A pesar de esa preocupación generalizada, la adopción de herramientas diseñadas para gestionar esos riesgos sigue siendo muy baja. Solo alrededor del 10% de los adultos en economías de bajos y medianos ingresos realiza pagos a una aseguradora. El ahorro formal para la vejez también es escaso: aunque el 14% de los adultos declara preocuparse por sus ingresos en la vejez, menos de uno de cada tres ahorra formalmente para ese fin. Y apenas el 9% de los adultos en esas economías recibe intereses sobre sus ahorros formales — un dato que ayuda a entender por qué el ahorro formal no termina de despegar. 
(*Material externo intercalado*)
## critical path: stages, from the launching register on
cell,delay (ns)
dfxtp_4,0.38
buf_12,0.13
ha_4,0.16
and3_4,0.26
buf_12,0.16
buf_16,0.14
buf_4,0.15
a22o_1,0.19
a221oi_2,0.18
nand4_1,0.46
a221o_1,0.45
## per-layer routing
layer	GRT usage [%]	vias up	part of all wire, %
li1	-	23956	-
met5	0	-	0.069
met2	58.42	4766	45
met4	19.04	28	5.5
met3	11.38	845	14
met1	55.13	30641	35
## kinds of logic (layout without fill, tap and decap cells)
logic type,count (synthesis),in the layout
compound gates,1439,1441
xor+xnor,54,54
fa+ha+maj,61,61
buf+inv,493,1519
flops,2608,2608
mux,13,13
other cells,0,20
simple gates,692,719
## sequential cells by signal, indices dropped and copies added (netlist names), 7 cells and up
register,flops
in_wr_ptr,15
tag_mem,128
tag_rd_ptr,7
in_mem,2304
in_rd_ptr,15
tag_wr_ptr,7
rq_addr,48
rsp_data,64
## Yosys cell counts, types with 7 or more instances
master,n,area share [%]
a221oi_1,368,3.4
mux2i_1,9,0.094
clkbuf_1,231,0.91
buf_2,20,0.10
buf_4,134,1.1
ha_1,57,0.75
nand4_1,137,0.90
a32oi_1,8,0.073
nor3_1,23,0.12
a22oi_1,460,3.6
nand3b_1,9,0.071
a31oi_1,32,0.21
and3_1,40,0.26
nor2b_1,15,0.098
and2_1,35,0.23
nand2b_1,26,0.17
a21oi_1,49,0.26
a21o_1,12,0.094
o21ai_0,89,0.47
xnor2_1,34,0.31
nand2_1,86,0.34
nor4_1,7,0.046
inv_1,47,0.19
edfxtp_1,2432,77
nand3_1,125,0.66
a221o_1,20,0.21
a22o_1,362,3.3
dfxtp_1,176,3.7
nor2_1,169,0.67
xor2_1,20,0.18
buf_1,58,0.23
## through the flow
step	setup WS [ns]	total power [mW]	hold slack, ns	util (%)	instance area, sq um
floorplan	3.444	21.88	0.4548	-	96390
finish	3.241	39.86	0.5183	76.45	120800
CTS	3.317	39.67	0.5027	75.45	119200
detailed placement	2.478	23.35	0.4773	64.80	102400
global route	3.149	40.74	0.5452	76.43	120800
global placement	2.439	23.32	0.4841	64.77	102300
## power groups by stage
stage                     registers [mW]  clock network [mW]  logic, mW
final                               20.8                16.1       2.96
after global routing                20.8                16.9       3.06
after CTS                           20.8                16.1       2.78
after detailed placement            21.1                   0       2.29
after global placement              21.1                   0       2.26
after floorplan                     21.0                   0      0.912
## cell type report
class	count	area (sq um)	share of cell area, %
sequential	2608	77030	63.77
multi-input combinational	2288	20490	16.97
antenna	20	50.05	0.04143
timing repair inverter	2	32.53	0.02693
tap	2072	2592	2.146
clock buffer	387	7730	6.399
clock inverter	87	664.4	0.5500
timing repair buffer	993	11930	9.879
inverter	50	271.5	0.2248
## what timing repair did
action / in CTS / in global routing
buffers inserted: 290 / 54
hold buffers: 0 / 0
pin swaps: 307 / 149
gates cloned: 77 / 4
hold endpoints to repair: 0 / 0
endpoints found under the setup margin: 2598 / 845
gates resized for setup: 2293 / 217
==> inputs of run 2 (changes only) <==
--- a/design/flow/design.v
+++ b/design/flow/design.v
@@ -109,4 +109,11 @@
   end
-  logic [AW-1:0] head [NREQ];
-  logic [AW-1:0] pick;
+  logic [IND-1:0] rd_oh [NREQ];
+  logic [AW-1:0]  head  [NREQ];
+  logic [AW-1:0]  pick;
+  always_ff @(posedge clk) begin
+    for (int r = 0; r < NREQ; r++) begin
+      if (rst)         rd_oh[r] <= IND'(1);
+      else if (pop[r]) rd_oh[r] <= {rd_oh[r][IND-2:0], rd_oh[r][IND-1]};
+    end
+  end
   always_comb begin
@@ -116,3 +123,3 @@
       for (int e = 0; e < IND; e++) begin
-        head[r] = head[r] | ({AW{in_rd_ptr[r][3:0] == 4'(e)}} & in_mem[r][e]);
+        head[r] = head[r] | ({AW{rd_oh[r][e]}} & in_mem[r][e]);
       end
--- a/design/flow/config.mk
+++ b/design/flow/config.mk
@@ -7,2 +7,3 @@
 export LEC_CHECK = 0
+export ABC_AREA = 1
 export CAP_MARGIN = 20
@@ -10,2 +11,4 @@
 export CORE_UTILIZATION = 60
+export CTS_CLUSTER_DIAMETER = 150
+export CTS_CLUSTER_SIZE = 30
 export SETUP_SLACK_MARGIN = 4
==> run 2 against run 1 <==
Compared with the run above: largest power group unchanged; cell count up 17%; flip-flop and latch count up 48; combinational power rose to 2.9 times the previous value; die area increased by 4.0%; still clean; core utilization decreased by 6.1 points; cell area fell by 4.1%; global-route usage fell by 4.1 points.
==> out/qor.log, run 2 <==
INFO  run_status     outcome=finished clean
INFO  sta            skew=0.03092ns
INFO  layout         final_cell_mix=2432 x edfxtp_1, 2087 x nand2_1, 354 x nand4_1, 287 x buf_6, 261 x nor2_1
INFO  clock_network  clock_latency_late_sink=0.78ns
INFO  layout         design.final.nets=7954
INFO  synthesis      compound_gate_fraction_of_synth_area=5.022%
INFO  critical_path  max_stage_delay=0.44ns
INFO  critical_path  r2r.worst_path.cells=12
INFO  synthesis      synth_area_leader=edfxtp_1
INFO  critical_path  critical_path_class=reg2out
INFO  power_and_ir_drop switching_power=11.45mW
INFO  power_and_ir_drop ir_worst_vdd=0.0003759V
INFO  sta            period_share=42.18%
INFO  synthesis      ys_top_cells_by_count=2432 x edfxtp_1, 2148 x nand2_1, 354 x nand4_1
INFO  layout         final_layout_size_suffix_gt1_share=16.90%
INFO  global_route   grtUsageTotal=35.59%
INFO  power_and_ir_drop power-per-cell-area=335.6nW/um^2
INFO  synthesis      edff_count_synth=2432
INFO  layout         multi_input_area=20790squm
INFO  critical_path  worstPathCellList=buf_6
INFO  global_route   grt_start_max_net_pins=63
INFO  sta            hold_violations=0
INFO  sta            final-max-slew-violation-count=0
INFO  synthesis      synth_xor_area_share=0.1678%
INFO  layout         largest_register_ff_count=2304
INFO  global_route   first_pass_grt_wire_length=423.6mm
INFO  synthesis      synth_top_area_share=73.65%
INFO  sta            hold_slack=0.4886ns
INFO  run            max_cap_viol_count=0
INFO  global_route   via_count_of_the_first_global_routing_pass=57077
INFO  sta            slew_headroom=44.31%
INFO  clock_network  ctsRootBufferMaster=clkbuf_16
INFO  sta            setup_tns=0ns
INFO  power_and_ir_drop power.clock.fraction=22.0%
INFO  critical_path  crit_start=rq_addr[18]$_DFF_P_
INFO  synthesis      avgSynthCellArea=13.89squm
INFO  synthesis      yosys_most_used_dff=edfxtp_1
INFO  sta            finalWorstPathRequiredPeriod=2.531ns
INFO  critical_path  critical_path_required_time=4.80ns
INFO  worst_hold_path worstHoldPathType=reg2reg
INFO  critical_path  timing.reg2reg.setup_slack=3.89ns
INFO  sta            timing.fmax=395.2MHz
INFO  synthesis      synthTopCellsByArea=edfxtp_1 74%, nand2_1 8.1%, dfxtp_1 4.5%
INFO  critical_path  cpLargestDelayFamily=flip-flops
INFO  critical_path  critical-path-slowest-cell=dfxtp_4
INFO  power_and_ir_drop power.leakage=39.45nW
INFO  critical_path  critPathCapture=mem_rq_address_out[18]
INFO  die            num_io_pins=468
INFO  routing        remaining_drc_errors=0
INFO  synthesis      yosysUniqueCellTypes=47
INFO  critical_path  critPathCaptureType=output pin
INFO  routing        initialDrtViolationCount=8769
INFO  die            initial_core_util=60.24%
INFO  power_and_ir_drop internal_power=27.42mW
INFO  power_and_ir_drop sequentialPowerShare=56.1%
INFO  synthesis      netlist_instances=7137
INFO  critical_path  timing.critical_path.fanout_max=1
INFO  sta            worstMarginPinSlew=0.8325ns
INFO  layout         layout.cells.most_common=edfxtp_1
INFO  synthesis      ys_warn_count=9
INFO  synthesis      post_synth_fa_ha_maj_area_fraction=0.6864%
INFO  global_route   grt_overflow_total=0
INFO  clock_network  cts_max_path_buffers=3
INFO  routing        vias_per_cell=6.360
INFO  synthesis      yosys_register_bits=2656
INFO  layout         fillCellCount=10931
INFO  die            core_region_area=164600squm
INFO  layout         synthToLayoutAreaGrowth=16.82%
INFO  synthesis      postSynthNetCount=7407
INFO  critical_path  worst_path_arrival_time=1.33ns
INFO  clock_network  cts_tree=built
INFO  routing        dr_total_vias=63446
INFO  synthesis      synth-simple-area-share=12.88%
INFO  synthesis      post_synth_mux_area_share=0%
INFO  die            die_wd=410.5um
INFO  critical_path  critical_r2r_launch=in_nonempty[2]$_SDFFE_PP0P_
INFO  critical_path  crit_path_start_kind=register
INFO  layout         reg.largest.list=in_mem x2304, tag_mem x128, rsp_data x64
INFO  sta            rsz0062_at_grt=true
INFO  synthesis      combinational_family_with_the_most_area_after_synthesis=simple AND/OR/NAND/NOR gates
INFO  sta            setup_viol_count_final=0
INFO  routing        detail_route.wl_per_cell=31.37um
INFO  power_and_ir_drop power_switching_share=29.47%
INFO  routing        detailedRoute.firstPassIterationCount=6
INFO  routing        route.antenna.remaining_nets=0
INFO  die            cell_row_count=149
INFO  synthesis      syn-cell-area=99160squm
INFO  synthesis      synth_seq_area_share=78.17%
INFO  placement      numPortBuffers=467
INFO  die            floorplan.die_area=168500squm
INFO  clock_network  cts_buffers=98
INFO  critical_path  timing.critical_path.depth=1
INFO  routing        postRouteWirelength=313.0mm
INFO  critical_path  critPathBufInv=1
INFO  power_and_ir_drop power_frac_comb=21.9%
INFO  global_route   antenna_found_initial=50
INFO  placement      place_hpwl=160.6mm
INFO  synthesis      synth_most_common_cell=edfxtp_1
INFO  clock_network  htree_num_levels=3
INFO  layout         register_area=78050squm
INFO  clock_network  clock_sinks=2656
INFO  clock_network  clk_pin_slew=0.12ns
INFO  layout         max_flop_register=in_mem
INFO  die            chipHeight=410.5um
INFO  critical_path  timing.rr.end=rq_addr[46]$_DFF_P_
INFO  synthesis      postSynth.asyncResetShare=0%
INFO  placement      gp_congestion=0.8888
From an optimization exercise on the open Yosys and OpenROAD flow, aimed at small area, a short achievable clock period and few clock cycles; shortcuts taken in it are not production practice.
Where RTL was checked, it was by simulation tests only, not by an equivalence proof against the original.

Setup of run 1:
==> flow/design.v (excerpt) <==
module mdu_sequencer (
    input  logic        clk,
    input  logic        rst,
    input  logic        startE,
    input  logic        mulOrdivE,
    input  logic        mdIsSignE,
    input  logic [31:0] srcaE,
    input  logic [31:0] srcbE,
    input  logic        flushE,
    input  logic        advE,
    output logic        stallMdE,
    output logic        readyE,
    output logic [31:0] hiE,
    output logic [31:0] loE
);
Settings: LEC_CHECK=0, ABC_AREA=1, CAP_MARGIN=20, CORE_MARGIN=2, CORE_UTILIZATION=40, SETUP_SLACK_MARGIN=5, SLEW_MARGIN=20; clock period 11.0 ns.
run.sh (not shown) runs the stock make flow with config.mk's settings and CLKGATE_MAP_FILE= SYNTH_SCRIPT=/design/flow/synth_recipe.tcl, a recipe that flattens the netlist after the stock synthesis.
Run 1 has completed all stages; timing, DRC and antenna checks passed.
### run 1 -> run 2
- SETUP_SLACK_MARGIN no longer set, was 5
==> flow/flow/run.sh (new file) <==
#!/bin/bash
set -euo pipefail
MARGIN=5.8
sed 's/"\${@:-finish}"/SETUP_SLACK_MARGIN='"$MARGIN"' "${@:-finish}"/' standard.sh > standard_margin.sh
grep -q "SETUP_SLACK_MARGIN=$MARGIN" standard_margin.sh
bash standard_margin.sh > flow_standard.log 2>&1
==> flow/standard.sh (new file) <==
#!/bin/bash
# synth_recipe.tcl (not shown) runs the flow's synth.tcl, then flattens the netlist and writes it again
# the make line also repeats each setting of config.mk as NAME=value (left out here)
make -C /OpenROAD-flow-scripts/flow DESIGN_CONFIG=/design/flow/config.mk WORK_HOME=/design/flow/orfs CLKGATE_MAP_FILE= SYNTH_SCRIPT=/design/flow/synth_recipe.tcl "${@:-finish}"
removed: flow/run.sh
--- outcome ---
- Run 2 vs. run 1: utilization after layout went up by 4.8 points.
- met5 as the highest metal layer with signal wires was reported by run 2, and met4 by run 1.
- Higher met3 global-route usage goes to run 2 over run 1.
Function was not checked in any run of this note: the RTL went through the layout flow alone.


mdu_sequencer, a different RTL version from the one above (not shown whole).
Size in the first run: about 2000 cells after synthesis, ~130 flip-flops, ~140 I/O pins, about 0.017 mm2 of cells after synthesis.
## mdu_sequencer
module mdu_sequencer (
    input  logic        clk,
    input  logic        rst,
    input  logic        startE,
    input  logic        mulOrdivE,
    input  logic        mdIsSignE,
    input  logic [31:0] srcaE,
    input  logic [31:0] srcbE,
    input  logic        flushE,
    input  logic        advE,
    output logic        stallMdE,
    output logic        readyE,
    output logic [31:0] hiE,
    output logic [31:0] loE
);
Settings: LEC_CHECK=0, CAP_MARGIN=20, CORE_MARGIN=2, CORE_UTILIZATION=50, CTS_BUF_LIST=sky130_fd_sc_hd__clkbuf_4 sky130_fd_sc_hd__clkbuf_8, SLEW_MARGIN=20; clock period 11.0 ns.
standard.sh (not shown) runs the stock make flow with config.mk's settings and CLKGATE_MAP_FILE= SYNTH_SCRIPT=/design/flow/synth_recipe.tcl, a recipe that flattens the netlist after the stock synthesis.
==> flow/flow/run.sh <==
#!/bin/bash
set -euo pipefail
ARGS='BUFFER_PORTS_ARGS=-buffer_cell sky130_fd_sc_hd__buf_1'
MARGIN='SETUP_SLACK_MARGIN=6.3'
sed "s/\"\\\${@:-finish}\"/'$ARGS' $MARGIN \"\${@:-finish}\"/" standard.sh > standard_tuned.sh
grep -q "buffer_cell" standard_tuned.sh
grep -q "SETUP_SLACK_MARGIN=6.3" standard_tuned.sh
bash standard_tuned.sh > flow_standard.log 2>&1
The baseline passed the timing, DRC and antenna checks.
Testbench counts at the start, summed over its fixed seeds: cycles 66,941.
Then changed:
--- a/flow/flow/run.sh
+++ b/flow/flow/run.sh
@@ -4 +4 @@
-MARGIN='SETUP_SLACK_MARGIN=6.3'
+MARGIN='SETUP_SLACK_MARGIN=6.1'
@@ -7 +7 @@
-grep -q "SETUP_SLACK_MARGIN=6.3" standard_tuned.sh
+grep -q "SETUP_SLACK_MARGIN=6.1" standard_tuned.sh
- ABC_AREA: not set -> 1
Effect:
- wire length goes up by a little under a tenth
Then changed:
- ABC_AREA: 1 -> not set
The new run finished clean. Design area rose by 2.6%. Cell count fell by 24%. Worst hold slack improves by 4.7 ps. Die area fell by 3.8%. Non-clock buffer count rose by 50. Routed wire length fell by 8.9%. Register-to-register slack degrades by 130 ps. Core utilization rose by 3.5 points.


north:
Another version of the RTL of mdu_sequencer (not shown whole).
For scale: about 2,100 cells after synthesis, roughly 120 flip-flops, ~14,000 µm² of cells after synthesis.
// mdu_sequencer
module mdu_sequencer (
    input  logic        clk,
    input  logic        rst,
    input  logic        startE,
    input  logic        mulOrdivE,
    input  logic        mdIsSignE,
    input  logic [31:0] srcaE,
    input  logic [31:0] srcbE,
    input  logic        flushE,
    input  logic        advE,
    output logic        stallMdE,
    output logic        readyE,
    output logic [31:0] hiE,
    output logic [31:0] loE
);
clock: 11.0 ns
lec_check: 0
abc_area: 1
cap_margin: 20
core_margin: 2
core_utilization: 65
cts_buf_list: sky130_fd_sc_hd__clkbuf_4 sky130_fd_sc_hd__clkbuf_8
setup_slack_margin: 5
slew_margin: 20
==> flow/flow/run.sh <==
#!/bin/bash
# The standard layout, with the port buffers made from the smallest buffer cell.
set -euo pipefail
ARGS='BUFFER_PORTS_ARGS=-buffer_cell sky130_fd_sc_hd__buf_1'
sed "s/\"\\\${@:-finish}\"/'$ARGS' \"\${@:-finish}\"/" standard.sh > standard_ports.sh
grep -q "buffer_cell" standard_ports.sh
bash standard_ports.sh > flow_standard.log 2>&1
north | status: complete | timing, DRC, antenna: pass
Edits applied to the flow inputs when going from north to south:
Settings: CORE_UTILIZATION: 65 -> 40; CTS_BUF_LIST: sky130_fd_sc_hd__clkbuf_4 sky130_fd_sc_hd__clkbuf_8 -> unset.
==> flow/run.sh (new file) <==
#!/bin/bash
# synth_recipe.tcl (not shown) runs the flow's synth.tcl, then flattens the netlist and writes it again
# the make line also repeats each setting of config.mk as NAME=value (left out here)
make -C /OpenROAD-flow-scripts/flow DESIGN_CONFIG=/design/flow/config.mk WORK_HOME=/design/flow/orfs CLKGATE_MAP_FILE= SYNTH_SCRIPT=/design/flow/synth_recipe.tcl finish
removed: flow/flow/run.sh
removed: flow/standard.sh
Findings:
north → south: final cell count went up by 186, number of hold-repair buffers added at the cts stage neither gained nor lost much.
Diff south and north: area growth from synthesis to layout higher in south
| final period demand of the worst path | south vs north | better |
Of south and north, south shows the higher final area, with north below it.
Modified inputs, east compared to south
Settings: CORE_UTILIZATION: 40 -> 65; CTS_BUF_LIST: unset -> sky130_fd_sc_hd__clkbuf_4 sky130_fd_sc_hd__clkbuf_8.
## What came out
Looking at the reports, east completed the entire flow and the layout it produced met the timing, DRC and antenna checks.
east: fraction of the core area covered by cells at the end of the flow is 27 points higher than what south reported.
Relative to south, clock-pin slew on the worst setup and hold paths has increased by 0.03 ns in east.
Looking at area of the core region across both flows, east is the stronger of the two, with south trailing.
No run of this note included a check of the RTL's function; only the layout flow was run.


Setup of oak:
mdu_sequencer, a different RTL version from the one above (not shown whole).
Size: ~2,000 cells after synthesis, roughly 110 flip-flops, about 140 I/O pins, roughly 0.014 mm2 of cells after synthesis.
Settings: LEC_CHECK=0, ABC_AREA=1, CAP_MARGIN=20, CORE_MARGIN=2, CORE_UTILIZATION=40, SLEW_MARGIN=20; clock period 11.0 ns.
run.sh (not shown) runs the stock make flow with config.mk's settings and CLKGATE_MAP_FILE= SYNTH_SCRIPT=/design/flow/synth_recipe.tcl, a recipe that flattens the netlist after the stock synthesis.
Stock flow here: none of the scripts above is used.
Testbench counts of oak, summed over its fixed seeds: cycles 82,306.
Modified inputs, pine compared to oak
-- flow/config.mk --
<<< oak, line 12
>>> pine, line 12
export SETUP_SLACK_MARGIN = 5
Findings:
pine against oak: minimum period implied by the final worst setup slack lost 1.51 ns, count of cells along the worst register-to-register path went down by 4.


mdu_sequencer, a different RTL version from the one above (not shown whole).
For scale: ~2800 cells after synthesis, ~130 flip-flops, roughly 140 I/O pins, about 0.018 mm² of cells after synthesis.
export LEC_CHECK = 0
export ABC_AREA = 1
export CAP_MARGIN = 20
export CORE_MARGIN = 2
export CORE_UTILIZATION = 50
export CTS_BUF_LIST = sky130_fd_sc_hd__clkbuf_4 sky130_fd_sc_hd__clkbuf_8
export SLEW_MARGIN = 20
create_clock -name core_clock -period 11.0 [get_ports {clk}]
standard.sh (not shown) runs the stock make flow with config.mk's settings and CLKGATE_MAP_FILE= SYNTH_SCRIPT=/design/flow/synth_recipe.tcl, a recipe that flattens the netlist after the stock synthesis.
==> flow/flow/run.sh <==
#!/bin/bash
set -euo pipefail
ARGS='BUFFER_PORTS_ARGS=-buffer_cell sky130_fd_sc_hd__buf_1'
MARGIN='SETUP_SLACK_MARGIN=5.9'
sed "s/\"\\\${@:-finish}\"/'$ARGS' $MARGIN \"\${@:-finish}\"/" standard.sh > standard_tuned.sh
grep -q "buffer_cell" standard_tuned.sh
grep -q "SETUP_SLACK_MARGIN=5.9" standard_tuned.sh
bash standard_tuned.sh > flow_standard.log 2>&1
The first run ran to the end with no violations.
Testbench counts at the start, summed over its fixed seeds: cycles 66,941.
Edit:
==> flow/flow/run.sh (replaced) <==
#!/bin/bash
set -euo pipefail
ARGS='BUFFER_PORTS_ARGS=-buffer_cell sky130_fd_sc_hd__buf_1'
MARGIN='SETUP_SLACK_MARGIN=6.1'
sed "s/\"\\\${@:-finish}\"/'$ARGS' $MARGIN \"\${@:-finish}\"/" standard.sh > standard_tuned.sh
grep -q "buffer_cell" standard_tuned.sh
grep -q "SETUP_SLACK_MARGIN=6.1" standard_tuned.sh
bash standard_tuned.sh > flow_standard.log 2>&1
Worst setup slack gains 120 ps. Sequential share of layout area falls by 0.21 points. Count of clock-buffer cells in the layout does not change. Fmax rises by about 2.5%. Routed wire length rises by about 0.9%. Utilization rises by 0.59 points.

[re-timing with driven ports]
The flow's constraints put no driver on any port. The routed layouts listed below were extracted and timed again, unchanged, in two steps.
Step 1 sets driving cells, clkbuf_16 on the clock port and buf_2 on the other inputs (assumed; they add their load-dependent delay and slew).
Step 2 times the ports against the registers' clock, not the clock port: input delays grow and output delays shrink by t, the midpoint of the rising clock arrivals with the driver on.
Three values: no drivers, after step 1, after step 2; two values: the first two.
| run | t (ns) | slack for setup (ns) | worst register clock-pin slew, ns | cell pins on the clock port's net |
|---|---|---|---|---|
| run 1 | 0.484 | 4.872 / 4.872 / 4.692 | 0.07 / 0.07 | 1 |
| run 2 | 0.483 | 4.827 / 4.827 / 4.827 | 0.07 / 0.07 | 1 |
| the first run of note 2 | 0.536 | 6.100 / 6.064 / 5.649 | 0.09 / 0.09 | 1 |
| the second run of note 2 | 0.532 | 6.121 / 6.084 / 5.763 | 0.09 / 0.09 | 1 |
| the third run of note 2 | 0.535 | 6.066 / 6.060 / 5.613 | 0.09 / 0.09 | 1 |
| north | 0.506 | 5.063 / 5.063 / 5.063 | 0.08 / 0.08 | 1 |
| south | 0.499 | 5.201 / 5.178 / 4.810 | 0.07 / 0.07 | 1 |
| east | 0.485 | 5.180 / 5.147 / 4.796 | 0.09 / 0.09 | 1 |
| oak | 0.485 | 3.540 / 3.540 / 3.540 | 0.07 / 0.07 | 1 |
| pine | 0.486 | 5.045 / 5.027 / 4.826 | 0.07 / 0.07 | 1 |
| the first run of note 5 | 0.524 | 5.995 / 5.984 / 5.497 | 0.09 / 0.09 | 1 |
| the second run of note 5 | 0.530 | 6.119 / 6.081 / 5.759 | 0.09 / 0.09 | 1 |
After both steps every run listed still meets setup and hold. The setup slack of the first run of note 5, which loses most, moves by -0.011 ns with the drivers and by -0.498 ns with both steps.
El ecosistema digital: promesa y riesgo 

El artículo también aborda una de las tensiones más relevantes del momento: la digitalización financiera como herramienta de inclusión, pero también como potencial factor de riesgo. A pesar de que tres cuartas partes de los receptores de pagos gubernamentales y la mitad de los asalariados del sector privado reciben sus fondos en cuentas bancarias, aproximadamente la mitad retira ese dinero en efectivo de manera inmediata. La razón es simple: las transacciones cotidianas — el almacén, el proveedor pequeño — siguen requiriendo efectivo. Eso limita la posibilidad de construir colchones de ahorro. 

Al mismo tiempo, los ecosistemas digitales en crecimiento rápido pueden acelerar el gasto impulsivo y debilitar la salud financiera si no vienen acompañados de protección al consumidor y diseño responsable de productos. La tecnología puede ser tanto aliada como amenaza, dependiendo de cómo se implemente. La conclusión del WEF es que avanzar hacia la salud financiera requiere liderazgo deliberado: regulación alineada, diseño de productos adecuados y ecosistemas digitales que incentiven el ahorro y el uso responsable del dinero. El acceso es el punto de partida — pero no puede ser el punto de llegada.